Warning. This is a dreadfully sad book. Unless you have a void where your heart should be, you will need tissues and possibly, some consoling biscuits.
On the face of it, it’s a bog standard boy meets girl story. Rob meets Anna at university where she is wowing people with her accountancy skills and he is planning a computer revolution. Rob is the narrator of the story and nice enough, though I imagine his school reports read “Could do better if he applied himself.” He is the son of a taxi driver and studies at Cambridge without any of the hang ups I would have there, for example. Anna is more complicated, the product of an odd family life and Rob states a number of times that she could come across as cold or distant.
They marry after graduation, move to London, make money and then tragedy strikes. Anna miscarries two babies. Anna is devastated, or so we imagine – Rob says very little about this at this point. And then they have Jack, a lovely little boy. Rob is the primary carer, all seems well until Jack starts to fall or lose his balance.

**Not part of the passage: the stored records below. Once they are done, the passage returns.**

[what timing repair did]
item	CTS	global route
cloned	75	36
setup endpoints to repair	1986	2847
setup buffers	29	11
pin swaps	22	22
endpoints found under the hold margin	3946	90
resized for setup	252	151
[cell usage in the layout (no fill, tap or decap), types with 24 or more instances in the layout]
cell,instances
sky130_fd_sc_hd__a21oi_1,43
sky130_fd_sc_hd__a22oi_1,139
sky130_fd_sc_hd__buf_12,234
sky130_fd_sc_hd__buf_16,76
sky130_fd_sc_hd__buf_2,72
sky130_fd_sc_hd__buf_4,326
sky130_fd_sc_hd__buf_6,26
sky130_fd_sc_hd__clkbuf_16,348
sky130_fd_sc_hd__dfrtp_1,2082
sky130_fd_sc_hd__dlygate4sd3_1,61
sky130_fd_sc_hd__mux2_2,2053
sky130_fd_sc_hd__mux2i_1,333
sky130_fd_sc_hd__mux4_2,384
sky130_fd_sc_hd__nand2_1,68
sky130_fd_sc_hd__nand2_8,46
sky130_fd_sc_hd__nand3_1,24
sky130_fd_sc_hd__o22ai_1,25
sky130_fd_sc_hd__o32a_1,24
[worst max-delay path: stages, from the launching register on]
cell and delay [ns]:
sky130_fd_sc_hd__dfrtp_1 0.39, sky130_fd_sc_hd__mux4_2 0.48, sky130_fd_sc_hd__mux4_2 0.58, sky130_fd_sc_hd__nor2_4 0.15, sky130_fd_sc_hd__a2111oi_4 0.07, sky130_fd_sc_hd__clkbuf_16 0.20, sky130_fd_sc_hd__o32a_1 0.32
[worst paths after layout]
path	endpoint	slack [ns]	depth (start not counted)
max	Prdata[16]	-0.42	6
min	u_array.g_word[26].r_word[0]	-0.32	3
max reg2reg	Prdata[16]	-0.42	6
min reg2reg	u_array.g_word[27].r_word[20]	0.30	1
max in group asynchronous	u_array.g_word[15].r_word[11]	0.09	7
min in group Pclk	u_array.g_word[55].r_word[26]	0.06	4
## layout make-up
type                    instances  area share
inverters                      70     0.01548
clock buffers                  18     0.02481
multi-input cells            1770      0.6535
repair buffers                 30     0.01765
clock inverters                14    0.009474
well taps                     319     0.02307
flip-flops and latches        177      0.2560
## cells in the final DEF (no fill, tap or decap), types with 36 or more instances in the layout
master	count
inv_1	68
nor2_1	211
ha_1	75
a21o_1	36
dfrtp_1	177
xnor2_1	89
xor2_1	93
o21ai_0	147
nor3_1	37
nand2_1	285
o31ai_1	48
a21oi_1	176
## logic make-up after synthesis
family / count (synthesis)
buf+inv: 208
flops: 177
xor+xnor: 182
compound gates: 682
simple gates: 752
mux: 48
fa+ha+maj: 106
===== src/rtl/record_pkg.sv =====
// Shared field layout of the 44-bit pulse record and the decoded event.
// The epoch is carried beside evt_t because its width is a unit parameter.
package record_pkg;

    localparam int REC_TIMER_W  = 39;
    localparam int REC_MARK_BIT = 39;
    localparam int REC_CHAN_LSB = 40;
    localparam int REC_CHAN_W   = 4;
    localparam int REC_W        = 44;

    typedef struct packed {
        logic [REC_TIMER_W-1:0] timer;
        logic [REC_CHAN_W-1:0]  channel;
        logic                   marker;
    } evt_t;

    function automatic logic [REC_CHAN_W-1:0] rec_chan(
        input logic [REC_W-1:0] r
    );
        return r[REC_W-1:REC_CHAN_LSB];
    endfunction

endpackage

I won’t go too much further in the plot as I don’t want to spoil what happens next, but it is emotionally very difficult – for Anna and Rob, and for the reader. All we know from the book’s opening is that Rob is now living alone in Cornwall, drinking hard and picking up women for one night stands. He spends time taking panoramic photos to put on his website We Own the Sky, and the relevance of this title becomes clear as we learn more about Jack.
As you may gather, Rob is not the most sympathetic of characters, but he is very real and flawed in ways that make you know him – he’s that bloke you’re friends with on Facebook. One of the loose themes of the book is how casual acquaintances deal with other people’s losses (spoiler: badly) and how all those posts you see on Facebook can be a by-product of a thousand poor attempts to empathise. When it comes down to it, few of us will always say the right thing in the face of another’s tragedy – either through embarrassment or inexperience – but this book does offer a raw lesson in how to think about enormous life changing issues.
Anna and Rob face their tragedy in different ways, and again, these are absolutely relatable and filled with flaws. These are both very human characters, and excellently portrayed. We Own the Sky is the product of the author’s own cancer diagnosis, and also a way of coming to terms with his father’s death from cancer – and the theme of father-son relations runs throughout the book, with Rob and Jack, Rob and his own father, and other fathers and sons that Rob meets. Between the lines of this is someone who knows exactly the kind of pain experienced and resilience required to face hard times, and someone who also knows that we’re only human and that people fail, especially when facing the loss of a loved one.
Essentially, this is a simple story, well told and full of facts as well as human emotions. It will break you but it does offer you a hand back up again, a way home. It’s a shattering debut.
We Own the Sky is published on 8 February by Trapeze Books. Thank you to the publishers and NetGalley for offering me a review copy.